Equal length interest over here. I was going to start building one but time is not on my side right now. How long to pricing and pic's?


----------



## Illdrums707 (Nov 15, 2010)

Im interested


----------



## jose_vw (Jul 31, 2007)

Im very interested!!! PM me price!


----------



## snobum (Dec 16, 2005)

Quick update the tubular manifold is nearing completion and will be fitted for some test runs leak down, and dyno pull.
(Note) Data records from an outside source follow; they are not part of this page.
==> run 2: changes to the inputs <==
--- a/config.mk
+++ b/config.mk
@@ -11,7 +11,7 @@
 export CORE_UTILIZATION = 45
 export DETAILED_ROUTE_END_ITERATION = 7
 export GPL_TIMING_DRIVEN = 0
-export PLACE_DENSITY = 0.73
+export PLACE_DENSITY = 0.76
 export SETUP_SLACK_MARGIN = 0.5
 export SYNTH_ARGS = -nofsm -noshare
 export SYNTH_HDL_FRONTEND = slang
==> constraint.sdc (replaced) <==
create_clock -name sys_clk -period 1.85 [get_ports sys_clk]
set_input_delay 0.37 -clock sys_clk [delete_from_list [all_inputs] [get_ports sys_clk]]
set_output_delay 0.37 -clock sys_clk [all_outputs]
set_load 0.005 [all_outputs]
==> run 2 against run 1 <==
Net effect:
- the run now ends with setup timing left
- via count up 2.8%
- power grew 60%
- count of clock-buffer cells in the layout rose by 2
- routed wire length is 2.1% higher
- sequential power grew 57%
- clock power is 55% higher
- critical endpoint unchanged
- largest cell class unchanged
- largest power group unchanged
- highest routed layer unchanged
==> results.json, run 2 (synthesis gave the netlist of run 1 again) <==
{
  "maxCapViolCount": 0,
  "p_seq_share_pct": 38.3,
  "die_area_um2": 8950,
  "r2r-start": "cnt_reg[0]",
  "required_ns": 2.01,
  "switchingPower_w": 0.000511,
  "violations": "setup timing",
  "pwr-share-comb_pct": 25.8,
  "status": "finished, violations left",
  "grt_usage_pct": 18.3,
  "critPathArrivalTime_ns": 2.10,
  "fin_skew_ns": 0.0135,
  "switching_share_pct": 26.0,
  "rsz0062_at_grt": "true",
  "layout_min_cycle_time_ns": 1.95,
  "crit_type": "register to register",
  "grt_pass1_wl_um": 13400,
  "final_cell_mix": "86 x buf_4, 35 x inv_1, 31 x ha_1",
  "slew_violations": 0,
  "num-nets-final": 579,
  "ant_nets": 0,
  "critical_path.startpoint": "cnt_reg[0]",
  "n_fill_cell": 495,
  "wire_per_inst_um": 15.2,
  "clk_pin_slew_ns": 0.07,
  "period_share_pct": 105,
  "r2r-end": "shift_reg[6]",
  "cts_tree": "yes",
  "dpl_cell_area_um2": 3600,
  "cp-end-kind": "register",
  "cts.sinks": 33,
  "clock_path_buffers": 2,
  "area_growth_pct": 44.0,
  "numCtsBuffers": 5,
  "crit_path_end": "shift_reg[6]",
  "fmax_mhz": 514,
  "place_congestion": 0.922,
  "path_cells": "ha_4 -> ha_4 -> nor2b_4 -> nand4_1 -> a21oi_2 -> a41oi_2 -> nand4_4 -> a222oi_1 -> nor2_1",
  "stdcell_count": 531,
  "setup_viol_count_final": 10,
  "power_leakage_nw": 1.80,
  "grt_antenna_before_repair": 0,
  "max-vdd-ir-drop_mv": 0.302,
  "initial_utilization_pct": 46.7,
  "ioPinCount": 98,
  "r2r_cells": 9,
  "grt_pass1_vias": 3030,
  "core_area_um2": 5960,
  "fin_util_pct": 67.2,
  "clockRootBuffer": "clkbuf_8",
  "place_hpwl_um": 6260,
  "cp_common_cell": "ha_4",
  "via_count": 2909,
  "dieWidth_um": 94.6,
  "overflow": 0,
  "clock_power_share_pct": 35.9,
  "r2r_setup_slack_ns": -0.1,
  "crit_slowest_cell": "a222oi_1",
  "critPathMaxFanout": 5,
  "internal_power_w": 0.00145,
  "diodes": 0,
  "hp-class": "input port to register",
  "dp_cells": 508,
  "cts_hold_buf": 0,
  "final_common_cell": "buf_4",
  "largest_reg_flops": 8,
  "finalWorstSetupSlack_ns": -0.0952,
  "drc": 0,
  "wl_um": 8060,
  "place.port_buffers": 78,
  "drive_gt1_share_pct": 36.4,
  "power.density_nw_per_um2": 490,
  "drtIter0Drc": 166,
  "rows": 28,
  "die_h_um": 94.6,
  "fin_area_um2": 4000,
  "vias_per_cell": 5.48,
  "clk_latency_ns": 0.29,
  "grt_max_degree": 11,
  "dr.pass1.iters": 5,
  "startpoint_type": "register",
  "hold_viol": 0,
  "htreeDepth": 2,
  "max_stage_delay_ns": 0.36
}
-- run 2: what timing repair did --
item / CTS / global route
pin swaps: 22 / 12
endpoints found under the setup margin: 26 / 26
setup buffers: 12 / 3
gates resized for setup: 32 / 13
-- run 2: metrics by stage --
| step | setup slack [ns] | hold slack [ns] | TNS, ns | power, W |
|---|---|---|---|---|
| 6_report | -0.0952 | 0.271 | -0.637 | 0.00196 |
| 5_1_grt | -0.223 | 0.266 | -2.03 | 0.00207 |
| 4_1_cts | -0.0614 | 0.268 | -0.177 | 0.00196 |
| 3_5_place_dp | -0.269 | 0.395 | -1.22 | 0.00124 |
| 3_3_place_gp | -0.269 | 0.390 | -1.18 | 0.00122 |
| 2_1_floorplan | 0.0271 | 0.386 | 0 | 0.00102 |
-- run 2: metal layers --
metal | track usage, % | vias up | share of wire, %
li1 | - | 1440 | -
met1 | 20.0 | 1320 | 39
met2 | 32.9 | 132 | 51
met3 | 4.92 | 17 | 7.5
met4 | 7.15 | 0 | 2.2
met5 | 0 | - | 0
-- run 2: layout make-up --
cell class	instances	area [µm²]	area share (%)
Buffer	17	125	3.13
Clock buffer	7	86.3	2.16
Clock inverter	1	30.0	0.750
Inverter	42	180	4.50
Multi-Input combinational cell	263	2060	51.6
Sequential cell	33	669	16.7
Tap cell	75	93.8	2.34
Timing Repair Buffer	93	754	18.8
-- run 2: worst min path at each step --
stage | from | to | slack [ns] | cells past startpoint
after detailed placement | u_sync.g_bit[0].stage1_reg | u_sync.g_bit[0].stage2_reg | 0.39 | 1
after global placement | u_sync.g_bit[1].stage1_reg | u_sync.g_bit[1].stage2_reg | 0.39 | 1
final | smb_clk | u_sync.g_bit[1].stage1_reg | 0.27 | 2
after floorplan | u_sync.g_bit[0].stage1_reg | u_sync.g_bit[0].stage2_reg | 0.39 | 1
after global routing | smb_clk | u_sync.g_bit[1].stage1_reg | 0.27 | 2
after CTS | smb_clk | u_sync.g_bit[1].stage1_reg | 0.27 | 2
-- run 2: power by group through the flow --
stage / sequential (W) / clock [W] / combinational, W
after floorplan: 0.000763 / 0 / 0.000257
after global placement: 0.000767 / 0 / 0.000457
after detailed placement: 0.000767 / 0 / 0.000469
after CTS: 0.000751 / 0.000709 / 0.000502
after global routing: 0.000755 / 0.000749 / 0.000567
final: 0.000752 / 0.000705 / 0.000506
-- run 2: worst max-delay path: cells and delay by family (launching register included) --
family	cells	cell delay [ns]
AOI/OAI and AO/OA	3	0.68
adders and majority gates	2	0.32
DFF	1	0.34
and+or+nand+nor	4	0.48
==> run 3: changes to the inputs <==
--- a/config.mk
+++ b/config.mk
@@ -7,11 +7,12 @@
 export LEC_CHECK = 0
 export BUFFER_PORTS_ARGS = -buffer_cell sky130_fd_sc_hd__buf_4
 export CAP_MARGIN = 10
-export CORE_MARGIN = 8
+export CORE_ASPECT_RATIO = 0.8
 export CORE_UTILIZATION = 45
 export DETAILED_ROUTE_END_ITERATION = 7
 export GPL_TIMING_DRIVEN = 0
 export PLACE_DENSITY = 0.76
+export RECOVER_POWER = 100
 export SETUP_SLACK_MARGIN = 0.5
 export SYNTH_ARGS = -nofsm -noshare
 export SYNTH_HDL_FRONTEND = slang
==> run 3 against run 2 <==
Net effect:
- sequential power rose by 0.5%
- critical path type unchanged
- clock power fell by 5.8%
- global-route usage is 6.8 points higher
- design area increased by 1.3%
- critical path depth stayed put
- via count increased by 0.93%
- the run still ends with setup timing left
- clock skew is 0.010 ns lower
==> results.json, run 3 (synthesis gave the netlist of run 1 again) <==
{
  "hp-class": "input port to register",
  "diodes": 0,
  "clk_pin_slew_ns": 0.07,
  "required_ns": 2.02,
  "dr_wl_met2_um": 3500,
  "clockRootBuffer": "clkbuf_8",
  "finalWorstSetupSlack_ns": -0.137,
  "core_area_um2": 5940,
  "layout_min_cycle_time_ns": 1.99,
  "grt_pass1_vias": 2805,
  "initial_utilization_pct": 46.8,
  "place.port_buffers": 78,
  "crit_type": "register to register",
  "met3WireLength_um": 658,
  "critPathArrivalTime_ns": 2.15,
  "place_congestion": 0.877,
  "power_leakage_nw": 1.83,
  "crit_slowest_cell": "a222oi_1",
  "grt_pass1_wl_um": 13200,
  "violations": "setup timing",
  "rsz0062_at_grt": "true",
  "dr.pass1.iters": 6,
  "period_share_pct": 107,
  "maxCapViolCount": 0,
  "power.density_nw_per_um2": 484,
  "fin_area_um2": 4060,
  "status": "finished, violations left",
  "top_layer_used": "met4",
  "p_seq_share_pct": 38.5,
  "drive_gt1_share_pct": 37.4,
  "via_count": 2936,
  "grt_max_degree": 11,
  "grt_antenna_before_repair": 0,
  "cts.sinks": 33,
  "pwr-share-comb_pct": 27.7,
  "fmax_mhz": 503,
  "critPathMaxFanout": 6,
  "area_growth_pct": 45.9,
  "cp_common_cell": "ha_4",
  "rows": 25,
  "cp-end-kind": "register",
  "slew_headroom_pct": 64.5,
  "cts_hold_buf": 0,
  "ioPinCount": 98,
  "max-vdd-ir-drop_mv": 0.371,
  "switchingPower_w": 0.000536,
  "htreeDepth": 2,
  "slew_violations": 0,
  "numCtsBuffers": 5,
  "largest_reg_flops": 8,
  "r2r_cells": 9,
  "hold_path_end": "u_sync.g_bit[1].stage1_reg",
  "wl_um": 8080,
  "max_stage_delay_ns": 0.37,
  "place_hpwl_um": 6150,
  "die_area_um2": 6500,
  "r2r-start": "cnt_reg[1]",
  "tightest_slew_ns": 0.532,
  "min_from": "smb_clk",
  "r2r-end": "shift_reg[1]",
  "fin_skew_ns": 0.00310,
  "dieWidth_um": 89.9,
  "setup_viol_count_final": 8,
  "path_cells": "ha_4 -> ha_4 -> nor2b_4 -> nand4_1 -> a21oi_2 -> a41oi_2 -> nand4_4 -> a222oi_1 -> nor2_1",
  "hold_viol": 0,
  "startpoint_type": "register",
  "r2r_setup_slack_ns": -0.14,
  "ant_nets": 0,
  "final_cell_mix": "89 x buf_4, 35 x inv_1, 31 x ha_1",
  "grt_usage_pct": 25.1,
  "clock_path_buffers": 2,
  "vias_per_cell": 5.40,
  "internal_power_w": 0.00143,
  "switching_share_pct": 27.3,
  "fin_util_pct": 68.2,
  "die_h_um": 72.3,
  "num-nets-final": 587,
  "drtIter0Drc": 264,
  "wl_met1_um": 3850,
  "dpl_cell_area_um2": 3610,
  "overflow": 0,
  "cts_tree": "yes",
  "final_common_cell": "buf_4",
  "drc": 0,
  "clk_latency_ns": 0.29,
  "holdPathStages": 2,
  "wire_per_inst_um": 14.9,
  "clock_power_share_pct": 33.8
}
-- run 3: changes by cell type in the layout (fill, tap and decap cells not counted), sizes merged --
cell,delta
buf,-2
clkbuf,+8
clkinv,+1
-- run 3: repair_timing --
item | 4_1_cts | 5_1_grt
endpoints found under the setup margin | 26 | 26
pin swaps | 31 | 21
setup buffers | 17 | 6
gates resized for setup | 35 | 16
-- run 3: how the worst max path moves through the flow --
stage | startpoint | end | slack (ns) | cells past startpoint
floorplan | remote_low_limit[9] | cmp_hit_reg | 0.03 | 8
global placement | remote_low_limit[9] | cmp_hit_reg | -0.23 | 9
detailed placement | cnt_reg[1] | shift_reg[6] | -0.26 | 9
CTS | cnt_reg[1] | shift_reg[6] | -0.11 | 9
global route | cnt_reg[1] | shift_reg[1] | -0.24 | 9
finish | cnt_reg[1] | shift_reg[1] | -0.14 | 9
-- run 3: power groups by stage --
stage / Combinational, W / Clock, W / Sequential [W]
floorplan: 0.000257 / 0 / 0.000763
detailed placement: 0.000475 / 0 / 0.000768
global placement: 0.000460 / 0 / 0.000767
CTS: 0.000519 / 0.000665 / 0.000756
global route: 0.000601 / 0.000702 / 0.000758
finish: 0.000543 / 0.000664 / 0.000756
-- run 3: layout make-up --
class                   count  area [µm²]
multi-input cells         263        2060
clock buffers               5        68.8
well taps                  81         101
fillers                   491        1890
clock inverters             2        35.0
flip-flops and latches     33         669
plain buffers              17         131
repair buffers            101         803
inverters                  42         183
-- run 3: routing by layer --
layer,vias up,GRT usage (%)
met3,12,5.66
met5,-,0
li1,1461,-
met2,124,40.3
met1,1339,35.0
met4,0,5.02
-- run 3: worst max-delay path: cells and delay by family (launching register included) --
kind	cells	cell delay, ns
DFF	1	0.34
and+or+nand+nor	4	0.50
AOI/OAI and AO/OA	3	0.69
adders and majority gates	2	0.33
After I approve of the manifold it will begin to be produced then to be on sale at www.horsepowerfreaks.com I will have a direct link to the part page. 

Ryan


----------



## AJmustDIE (Dec 22, 2010)

:thumbup::thumbup:


----------



## impulse byer (Mar 8, 2003)

Any info on these?


----------



## AJmustDIE (Dec 22, 2010)

Yeah.. looking to get a one made for $500 tops.


----------



## jiv20995 (Oct 25, 2001)

Patiently waiting for updates.


----------



## LOW36 (Jan 18, 2008)

I would love to see some photos of the end result. :beer:


----------



## eurotrash2000 (Apr 15, 2011)

*tubular*

most likely gonna want a tubular


----------



## impulse byer (Mar 8, 2003)

anything going on with this?


----------



## eurotrash2000 (Apr 15, 2011)

agreed are these for sale yet would liek to see them ?


----------



## Conejo Negro (Apr 3, 2007)

Pics!?


----------



## rabbitchaser (Sep 20, 2004)

im in for a tubular to, not sure what turbo im going to run, i run a t3t4 now, but im looking to have my 8 valve close to 600 whp in the next year.


----------



## fastrabbit (Jan 17, 2002)

this is my twin scroll i build for my holset 



















I could be talked into building a couple ram horn style manifolds if the deman is there 

:thumbup:


----------



## Conejo Negro (Apr 3, 2007)

Ill take one with a t3 flange! srsly pm me


----------



## rabbitchaser (Sep 20, 2004)

im in for one two.


----------



## fastrabbit (Jan 17, 2002)

looks like i need to order some pipe.


----------



## rabbitchaser (Sep 20, 2004)

Pm me a price on the manifold with a t3 flange this is in a mk2 by the way


----------



## Glegor (Mar 31, 2008)

Streettoys2000 still builds tubular manifolds as well, just letting you guys know... 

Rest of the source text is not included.